El detonante fue una fotografía de un Halloween, que Gilmer Mesa tomó a un parche de su cuadra en el barrio Aranjuez. Era un niño disfrazado de Pitufo cuando fungió de fotógrafo. Veinticinco años después, al ver la imagen que el tiempo conservó como una amarga revelación, un alud de sentimientos lo inspiró a escribir su primera novela, La cuadra. En ese retrato de vecindad aparecían los muchachos que por horrores del destino terminarían muertos.
Es un relato estrepitoso sobre los orígenes de la violencia en Medellín, donde esos niños pobres serían cantoneros de la policía, portadores de fierros, un ambiente en el cual los héroes eran los bandidos de la cuadra. Los códigos de supervivencia se dislocaron: “No hay futuros holgados... donde llegar a viejos es una deshonra”, recuerda Gilmer de esta metafísica callejera.
Luego, por los rigores de la época, Reinaldo y Amado, más conocido como ‘Manicomio’, aquí nombrados como los Rizos, los convirtieron en el brazo sicarial del cartel de Medellín. Sobre este mapa de cruces, alegrías fugaces e insondables tristezas, construye Mesa esta novela, donde lo testimonial le da inusitada fuerza y el quehacer literario sostiene el andamio de las formas.

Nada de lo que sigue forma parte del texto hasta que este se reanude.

==> src/rtl/core/rpnse_pkg.sv <==
`default_nettype none
// ----------------------------------------------------------------------------
// rpnse_pkg
// Shared types, codes and constants of the RPN stack evaluator.
// ----------------------------------------------------------------------------
package rpnse_pkg;

   localparam int OPCODE_WIDTH    = 3;
   localparam int NUMBER_WIDTH    = 32;
   localparam int STATUS_WIDTH    = 3;
   localparam int VALUE_WIDTH     = 32;

   localparam int DEF_STACK_DEPTH = 64;
   localparam int DEF_WORD_WIDTH  = 32;

   // Largest accepted push is one below this.
   localparam int PUSH_LIMIT      = 10;
   localparam int OPERANDS_NEEDED = 2;
   localparam int FINAL_DEPTH     = 1;

   typedef enum logic [OPCODE_WIDTH-1:0] {
      OP_PUSH   = 3'd0,
      OP_ADD    = 3'd1,
      OP_SUB    = 3'd2,
      OP_MUL    = 3'd3,
      OP_DIV    = 3'd4,
      OP_BAD    = 3'd5,
      OP_FINISH = 3'd6
   } opcode_type;

   typedef enum logic [STATUS_WIDTH-1:0] {
      ST_OK        = 3'd0,
      ST_UNDERFLOW = 3'd1,
      ST_TOO_LARGE = 3'd2,
      ST_BAD_TOKEN = 3'd3,
      ST_DIV_ZERO  = 3'd4,
      ST_BAD_DEPTH = 3'd5,
      ST_OVERFLOW  = 3'd6
   } status_type;

   typedef enum logic [2:0] {
      S_IDLE,
      S_DECODE,
      S_RD_B,
      S_RD_A,
      S_ITER,
      S_FIN_RD,
      S_DONE
   } state_type;

   typedef struct packed {
      logic start;
      logic is_div;
   } arith_ctl_type;

   typedef struct packed {
      logic busy;
      logic done;
   } arith_sts_type;

endpackage
`default_nettype wire

==> src/rtl/core/rpnse_req_if.sv <==
`default_nettype none
// ----------------------------------------------------------------------------
// rpnse_req_if
// Token channel: one classified token per transfer.
// ----------------------------------------------------------------------------
interface rpnse_req_if import rpnse_pkg::*; ();
   logic                           valid;
   logic                           ready;
   logic        [OPCODE_WIDTH-1:0] opcode;
   logic signed [NUMBER_WIDTH-1:0] number;

   modport source (output valid, output opcode, output number, input ready);
   modport sink   (input valid, input opcode, input number, output ready);
endinterface
`default_nettype wire

==> src/rtl/core/rpnse_rsp_if.sv <==
`default_nettype none
// ----------------------------------------------------------------------------
// rpnse_rsp_if
// Result channel: one status word per token.
// ----------------------------------------------------------------------------
interface rpnse_rsp_if import rpnse_pkg::*; ();
   logic                           valid;
   logic                           ready;
   logic        [STATUS_WIDTH-1:0] status;
   logic signed [VALUE_WIDTH-1:0]  value;
   logic                           done_res;

   modport source (output valid, output status, output value, output done_res,
                   input ready);
   modport sink   (input valid, input status, input value, input done_res,
                   output ready);
endinterface
`default_nettype wire

==> src/rtl/core/rpnse_arith_unit.sv <==
`default_nettype none
// ----------------------------------------------------------------------------
// rpnse_arith_unit
// Shared one-bit-per-cycle unit: shift-add multiply and restoring signed
// divide (truncating toward zero), WORD_WIDTH steps per operation.
// ----------------------------------------------------------------------------
module rpnse_arith_unit import rpnse_pkg::*; #(
   parameter int WORD_WIDTH = DEF_WORD_WIDTH
) (
   input  wire logic                  clock,
   input  wire logic                  reset,
   input  wire arith_ctl_type         ctl,
   input  wire logic [WORD_WIDTH-1:0] a,
   input  wire logic [WORD_WIDTH-1:0] b,
   output      arith_sts_type         sts,
   output      logic [WORD_WIDTH-1:0] result
);

   localparam int CW = $clog2(WORD_WIDTH + 1);

   logic                  busy_ff, busy_in;
   logic                  done_ff, done_in;
   logic [CW-1:0]         cnt_ff, cnt_in;
   logic                  div_ff, div_in;
   logic                  neg_ff, neg_in;
   logic [WORD_WIDTH-1:0] acc_ff, acc_in;  // product / remainder
   logic [WORD_WIDTH-1:0] x_ff, x_in;      // multiplicand / dividend-quotient
   logic [WORD_WIDTH-1:0] y_ff, y_in;      // multiplier / divisor

   logic [WORD_WIDTH:0]   rem_sh;
   logic [WORD_WIDTH:0]   rem_sub;
   logic                  rem_ge;

   always_comb begin
      rem_sh  = {acc_ff, x_ff[WORD_WIDTH-1]};
      rem_sub = rem_sh - {1'b0, y_ff};
      rem_ge  = (rem_sh >= {1'b0, y_ff});
   end

   always_comb begin
      busy_in = busy_ff;
      done_in = 1'b0;
      cnt_in  = cnt_ff;
      div_in  = div_ff;
      neg_in  = neg_ff;
      acc_in  = acc_ff;
      x_in    = x_ff;
      y_in    = y_ff;
      if (ctl.start) begin
         busy_in = 1'b1;
         cnt_in  = CW'(WORD_WIDTH);
         div_in  = ctl.is_div;
         acc_in  = '0;
         if (ctl.is_div) begin
            neg_in = a[WORD_WIDTH-1] ^ b[WORD_WIDTH-1];
            x_in   = a[WORD_WIDTH-1] ? (~a + 1'b1) : a;
            y_in   = b[WORD_WIDTH-1] ? (~b + 1'b1) : b;
         end else begin
            neg_in = 1'b0;
            x_in   = a;
            y_in   = b;
         end
      end else if (busy_ff) begin
         cnt_in = cnt_ff - 1'b1;
         if (cnt_ff == CW'(1)) begin
            busy_in = 1'b0;
            done_in = 1'b1;
         end
         if (div_ff) begin
            acc_in = rem_ge ? rem_sub[WORD_WIDTH-1:0] : rem_sh[WORD_WIDTH-1:0];
            x_in   = {x_ff[WORD_WIDTH-2:0], rem_ge};
         end else begin
            // add the shifted multiplicand where the multiplier bit is set
            acc_in = y_ff[0] ? (acc_ff + x_ff) : acc_ff;
            x_in   = {x_ff[WORD_WIDTH-2:0], 1'b0};
            y_in   = {1'b0, y_ff[WORD_WIDTH-1:1]};
         end
      end
   end

   always_ff @(posedge clock) begin
      if (reset) begin
         busy_ff <= 1'b0;
         done_ff <= 1'b0;
         cnt_ff  <= '0;
      end else begin
         busy_ff <= busy_in;
         done_ff <= done_in;
         cnt_ff  <= cnt_in;
      end
   end

   always_ff @(posedge clock) begin
      div_ff <= div_in;
      neg_ff <= neg_in;
      acc_ff <= acc_in;
      x_ff   <= x_in;
      y_ff   <= y_in;
   end

   always_comb begin
      sts.busy = busy_ff;
      sts.done = done_ff;
      if (div_ff) begin
         result = neg_ff ? (~x_ff + 1'b1) : x_ff;
      end else begin
         result = acc_ff;
      end
   end

endmodule
`default_nettype wire

==> src/rtl/core/rpn_stack_evaluator_unit.sv <==
`default_nettype none
// ----------------------------------------------------------------------------
// rpn_stack_evaluator_unit
// Reverse Polish evaluator over a single-port-read synchronous operand stack.
// ----------------------------------------------------------------------------
//
//  Channel   Direction  Transfer carries
//  --------  ---------  -------------------------------------------------
//  req_chan  in         opcode (3b), number (32b signed) - one token
//  rsp_chan  out        status (3b), value (32b signed), done_res (1b)
//
//  Path per token through the states: push, bad token, a token that meets a
//  held error, an operator short of operands and a finish that reports an
//  error go from S_DECODE straight to S_DONE; a finish that reads the lone
//  value passes S_FIN_RD; add, subtract and a divide by zero pass S_RD_B and
//  S_RD_A, which read two stack entries through the one read port; multiply
//  and divide pass them too, then wait in S_ITER on the one-bit-per-cycle arithmetic unit.
//  Reset clears depth, error status and the handshake; stack contents stay
//  undefined and are never read before being written, so no clearing pass.
//  A result waits in the output register; a new token is taken while it
//  waits, and only the next result load stalls on rsp_chan.ready.
//
module rpn_stack_evaluator_unit import rpnse_pkg::*; #(
   parameter int STACK_DEPTH = DEF_STACK_DEPTH,
   parameter int WORD_WIDTH  = DEF_WORD_WIDTH
) (
   input  wire logic    clock,
   input  wire logic    reset,
   rpnse_req_if.sink    req_chan,
   rpnse_rsp_if.source  rsp_chan
);

   localparam int DW = $clog2(STACK_DEPTH + 1);  // depth counter
   localparam int AW = $clog2(STACK_DEPTH);      // stack address

   // Control state
   state_type                    state_ff, state_in;
   logic [DW-1:0]                depth_ff, depth_in;
   status_type                   err_ff, err_in;
   logic                         rsp_valid_ff, rsp_valid_in;

   // Token and result payload
   logic [OPCODE_WIDTH-1:0]      op_ff, op_in;
   logic signed [NUMBER_WIDTH-1:0] num_ff, num_in;
   logic [WORD_WIDTH-1:0]        opb_ff, opb_in;
   status_type                   pst_ff, pst_in;
   logic signed [VALUE_WIDTH-1:0] pval_ff, pval_in;
   status_type                   rsp_status_ff, rsp_status_in;
   logic signed [VALUE_WIDTH-1:0] rsp_value_ff, rsp_value_in;
   logic                         rsp_done_ff, rsp_done_in;

   // Operand stack
   logic [WORD_WIDTH-1:0]        stack_mem [STACK_DEPTH];
   logic signed [WORD_WIDTH-1:0] rd_data_ff;
   logic [AW-1:0]                rd_addr;
   logic [AW-1:0]                wr_addr;
   logic [WORD_WIDTH-1:0]        wr_data;
   logic                         mem_we;

   // Arithmetic unit
   arith_ctl_type                arith_ctl;
   arith_sts_type                arith_sts;
   logic [WORD_WIDTH-1:0]        arith_res;

   logic                         req_xfer;
   logic                         load_rsp;
   logic [DW-1:0]                depth_m1;
   logic [DW-1:0]                depth_m2;

   rpnse_arith_unit #(
      .WORD_WIDTH (WORD_WIDTH)
   ) u_arith (
      .clock  (clock),
      .reset  (reset),
      .ctl    (arith_ctl),
      .a      (rd_data_ff),
      .b      (opb_ff),
      .sts    (arith_sts),
      .result (arith_res)
   );

   assign req_chan.ready    = (state_ff == S_IDLE);
   assign req_xfer          = req_chan.valid && req_chan.ready;
   assign load_rsp          = (state_ff == S_DONE) && (!rsp_valid_ff || rsp_chan.ready);
   assign depth_m1          = depth_ff - DW'(FINAL_DEPTH);
   assign depth_m2          = depth_ff - DW'(OPERANDS_NEEDED);

   assign rsp_chan.valid    = rsp_valid_ff;
   assign rsp_chan.status   = rsp_status_ff;
   assign rsp_chan.value    = rsp_value_ff;
   assign rsp_chan.done_res = rsp_done_ff;

   // Next state
   always_comb begin
      state_in = state_ff;
      case (state_ff)
         S_IDLE: begin
            if (req_xfer) begin
               state_in = S_DECODE;
            end
         end
         S_DECODE: begin
            if (op_ff == OP_FINISH) begin
               if (err_ff == ST_OK && depth_ff == DW'(FINAL_DEPTH)) begin
                  state_in = S_FIN_RD;
               end else begin
                  state_in = S_DONE;
               end
            end else if (err_ff == ST_OK && op_ff inside {OP_ADD, OP_SUB, OP_MUL, OP_DIV}
                         && depth_ff >= DW'(OPERANDS_NEEDED)) begin
               state_in = S_RD_B;
            end else begin
               state_in = S_DONE;
            end
         end
         S_RD_B: begin
            state_in = S_RD_A;
         end
         S_RD_A: begin
            if (op_ff == OP_MUL || (op_ff == OP_DIV && opb_ff != '0)) begin
               state_in = S_ITER;
            end else begin
               state_in = S_DONE;
            end
         end
         S_ITER: begin
            if (arith_sts.done) begin
               state_in = S_DONE;
            end
         end
         S_FIN_RD: begin
            state_in = S_DONE;
         end
         S_DONE: begin
            if (load_rsp) begin
               state_in = S_IDLE;
            end
         end
         default: begin
            state_in = S_IDLE;
         end
      endcase
   end

   // Datapath, stack access and result
   always_comb begin
      op_in         = op_ff;
      num_in        = num_ff;
      depth_in      = depth_ff;
      err_in        = err_ff;
      opb_in        = opb_ff;
      pst_in        = pst_ff;
      pval_in       = pval_ff;
      rd_addr       = depth_m1[AW-1:0];
      wr_addr       = depth_m2[AW-1:0];
      wr_data       = '0;
      mem_we        = 1'b0;
      arith_ctl     = '0;
      rsp_valid_in  = rsp_valid_ff && !rsp_chan.ready;
      rsp_status_in = rsp_status_ff;
      rsp_value_in  = rsp_value_ff;
      rsp_done_in   = rsp_done_ff;

      case (state_ff)
         S_IDLE: begin
            if (req_xfer) begin
               op_in  = req_chan.opcode;
               num_in = req_chan.number;
            end
         end
         S_DECODE: begin
            // top entry read issued here: b for an operator, stack[0] on finish
            pval_in = '0;
            if (op_ff == OP_FINISH) begin
               if (err_ff != ST_OK) begin
                  pst_in = err_ff;
               end else if (depth_ff != DW'(FINAL_DEPTH)) begin
                  pst_in = ST_BAD_DEPTH;
               end else begin
                  pst_in = ST_OK;
               end
               depth_in = '0;
               err_in   = ST_OK;
            end else begin
               if (err_ff == ST_OK) begin
                  case (op_ff)
                     OP_PUSH: begin
                        if (!num_ff[NUMBER_WIDTH-1]
                            && num_ff >= NUMBER_WIDTH'(PUSH_LIMIT)) begin
                           err_in = ST_TOO_LARGE;
                        end else if (depth_ff == DW'(STACK_DEPTH)) begin
                           err_in = ST_OVERFLOW;
                        end else begin
                           mem_we   = 1'b1;
                           wr_addr  = depth_ff[AW-1:0];
                           wr_data  = WORD_WIDTH'(num_ff);
                           depth_in = depth_ff + 1'b1;
                        end
                     end
                     OP_ADD, OP_SUB, OP_MUL, OP_DIV: begin
                        if (depth_ff < DW'(OPERANDS_NEEDED)) begin
                           err_in = ST_UNDERFLOW;
                        end
                     end
                     default: begin
                        err_in = ST_BAD_TOKEN;
                     end
                  endcase
               end
               pst_in = err_in;
            end
         end
         S_RD_B: begin
            // hold b, fetch a
            opb_in  = rd_data_ff;
            rd_addr = depth_m2[AW-1:0];
         end
         S_RD_A: begin
            case (op_ff)
               OP_ADD: begin
                  mem_we   = 1'b1;
                  wr_data  = rd_data_ff + opb_ff;
                  depth_in = depth_m1;
               end
               OP_SUB: begin
                  mem_we   = 1'b1;
                  wr_data  = rd_data_ff - opb_ff;
                  depth_in = depth_m1;
               end
               OP_MUL: begin
                  arith_ctl.start  = 1'b1;
                  arith_ctl.is_div = 1'b0;
               end
               default: begin
                  // divide: a zero divisor drops both operands
                  if (opb_ff == '0) begin
                     err_in   = ST_DIV_ZERO;
                     depth_in = depth_m2;
                  end else begin
                     arith_ctl.start  = 1'b1;
                     arith_ctl.is_div = 1'b1;
                  end
               end
            endcase
            pst_in = err_in;
         end
         S_ITER: begin
            if (arith_sts.done) begin
               mem_we   = 1'b1;
               wr_data  = arith_res;
               depth_in = depth_m1;
            end
         end
         S_FIN_RD: begin
            pval_in = VALUE_WIDTH'(rd_data_ff);
         end
         S_DONE: begin
            if (load_rsp) begin
               rsp_valid_in  = 1'b1;
               rsp_status_in = pst_ff;
               rsp_value_in  = pval_ff;
               rsp_done_in   = (op_ff == OP_FINISH);
            end
         end
         default: begin
         end
      endcase
   end

   always_ff @(posedge clock) begin
      if (reset) begin
         state_ff     <= S_IDLE;
         depth_ff     <= '0;
         err_ff       <= ST_OK;
         rsp_valid_ff <= 1'b0;
      end else begin
         state_ff     <= state_in;
         depth_ff     <= depth_in;
         err_ff       <= err_in;
         rsp_valid_ff <= rsp_valid_in;
      end
   end

   always_ff @(posedge clock) begin
      op_ff         <= op_in;
      num_ff        <= num_in;
      opb_ff        <= opb_in;
      pst_ff        <= pst_in;
      pval_ff       <= pval_in;
      rsp_status_ff <= rsp_status_in;
      rsp_value_ff  <= rsp_value_in;
      rsp_done_ff   <= rsp_done_in;
   end

   // Operand stack: one write port, one registered read port
   always_ff @(posedge clock) begin
      if (mem_we) begin
         stack_mem[wr_addr] <= wr_data;
      end
      rd_data_ff <= stack_mem[rd_addr];
   end

   // ------------------------------------------------------------------------
   // Assertions
   // ------------------------------------------------------------------------
   a_depth_bound : assert property (@(posedge clock) disable iff (reset)
      depth_ff <= DW'(STACK_DEPTH))
      else $error("stack depth beyond capacity");

   a_no_write_on_error : assert property (@(posedge clock) disable iff (reset)
      mem_we |-> err_ff == ST_OK)
      else $error("stack written while an error is held");

   a_arith_done_in_iter : assert property (@(posedge clock) disable iff (reset)
      (arith_sts.busy || arith_sts.done) |-> state_ff == S_ITER)
      else $error("arithmetic unit active outside the wait state");

   a_finish_clears : assert property (@(posedge clock) disable iff (reset)
      (load_rsp && op_ff == OP_FINISH) |=> depth_ff == '0 && err_ff == ST_OK)
      else $error("finish left stack or error status behind");

endmodule
`default_nettype wire

==> src/flat_wrapper.sv <==
// flat-port wrapper written by rule: the top's interface ports become plain ports
module rpn_stack_evaluator_unit_flat import rpnse_pkg::*;
#(
   parameter int STACK_DEPTH = DEF_STACK_DEPTH,
   parameter int WORD_WIDTH  = DEF_WORD_WIDTH
)
  (clock, reset, req_chan_valid, req_chan_opcode, req_chan_number, req_chan_ready, rsp_chan_valid, rsp_chan_status, rsp_chan_value, rsp_chan_done_res, rsp_chan_ready);
  rpnse_req_if req_chan_i ();
  rpnse_rsp_if rsp_chan_i ();
  input  wire logic clock;
  input  wire logic reset;
  input wire logic [$bits(req_chan_i.valid)-1:0] req_chan_valid;
  input wire logic [$bits(req_chan_i.opcode)-1:0] req_chan_opcode;
  input wire logic [$bits(req_chan_i.number)-1:0] req_chan_number;
  output wire logic [$bits(req_chan_i.ready)-1:0] req_chan_ready;
  output wire logic [$bits(rsp_chan_i.valid)-1:0] rsp_chan_valid;
  output wire logic [$bits(rsp_chan_i.status)-1:0] rsp_chan_status;
  output wire logic [$bits(rsp_chan_i.value)-1:0] rsp_chan_value;
  output wire logic [$bits(rsp_chan_i.done_res)-1:0] rsp_chan_done_res;
  input wire logic [$bits(rsp_chan_i.ready)-1:0] rsp_chan_ready;
  assign req_chan_i.valid = req_chan_valid;
  assign req_chan_i.opcode = req_chan_opcode;
  assign req_chan_i.number = req_chan_number;
  assign req_chan_ready = req_chan_i.ready;
  assign rsp_chan_valid = rsp_chan_i.valid;
  assign rsp_chan_status = rsp_chan_i.status;
  assign rsp_chan_value = rsp_chan_i.value;
  assign rsp_chan_done_res = rsp_chan_i.done_res;
  assign rsp_chan_i.ready = rsp_chan_ready;
  rpn_stack_evaluator_unit #(.STACK_DEPTH(STACK_DEPTH), .WORD_WIDTH(WORD_WIDTH)) u_core (.clock(clock), .reset(reset), .req_chan(req_chan_i), .rsp_chan(rsp_chan_i));
endmodule
==> config.mk <==
export PLATFORM = sky130hd
export DESIGN_NAME = rpn_stack_evaluator_unit_flat
export DESIGN_NICKNAME = d
export VERILOG_FILES = /design/src/rtl/core/rpnse_pkg.sv /design/src/rtl/core/rpnse_req_if.sv /design/src/rtl/core/rpnse_rsp_if.sv /design/src/rtl/core/rpnse_arith_unit.sv /design/src/rtl/core/rpn_stack_evaluator_unit.sv /design/src/flat_wrapper.sv
export SDC_FILE = /design/constraint.sdc
export NUM_CORES = 2
export LEC_CHECK = 0
export BUFFER_PORTS_ARGS = -buffer_cell sky130_fd_sc_hd__buf_2
export CAP_MARGIN = 15
export CORE_MARGIN = 2
export CORE_UTILIZATION = 40
export DETAILED_ROUTE_END_ITERATION = 16
export HOLD_SLACK_MARGIN = 0.03
export SLEW_MARGIN = 20
export SYNTH_ARGS = -nofsm -noshare
export SYNTH_HDL_FRONTEND = slang
export SYNTH_SLANG_ARGS = --single-unit
==> constraint.sdc <==
create_clock -name clock -period 10.1 [get_ports clock]
set_clock_uncertainty 0.05 [all_clocks]
set_input_delay 1.515 -clock clock [delete_from_list [all_inputs] [get_ports clock]]
set_output_delay 1.515 -clock clock [all_outputs]
set_load 0.005 [all_outputs]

En nueve capítulos, conocemos a ‘Kokorico’, más perverso que Caín; el tierno y sórdido desenlace del ‘Calvo’ y el ‘Chicle’, dos fanáticos de la salsa, abrazados en la muerte por la ley implacable de la calle. El triángulo sangriento de ‘Mambo’, su madre, Magdalena, y su padrastro, Conrado. Un aparte feroz es el ‘revolión’, donde muchachas vírgenes son violadas por una manada narcotizada, una mezcla de machismo y sevicia, una afrenta contra la dignidad humana; algo paradójico, en un ambiente en el cual la madre es un símbolo de veneración religiosa...
El narrador es un testigo, inmerso en una marea furiosa, imposible de ignorar, pues hace parte del ADN de la cuadra que tomó dimensiones exorbitantes. Una medianoche “tres golpes hondos como fosas” tocaron a la puerta de su casa, anunciando la muerte de su hermanito Alquivar, un dolor que destrozó el alma. Este hecho “lo desganó del malevaje” y como dice el autor, la memoria le sirve para defender el pasado, porque es el suyo y el único que existe. Un texto valiente, un psicoanálisis de nuestra sociedad, donde “el delito ha sido patrocinado más por las gentes que se dicen de bien que por los mismos delincuentes, quienes solo son la cara visible del crimen”.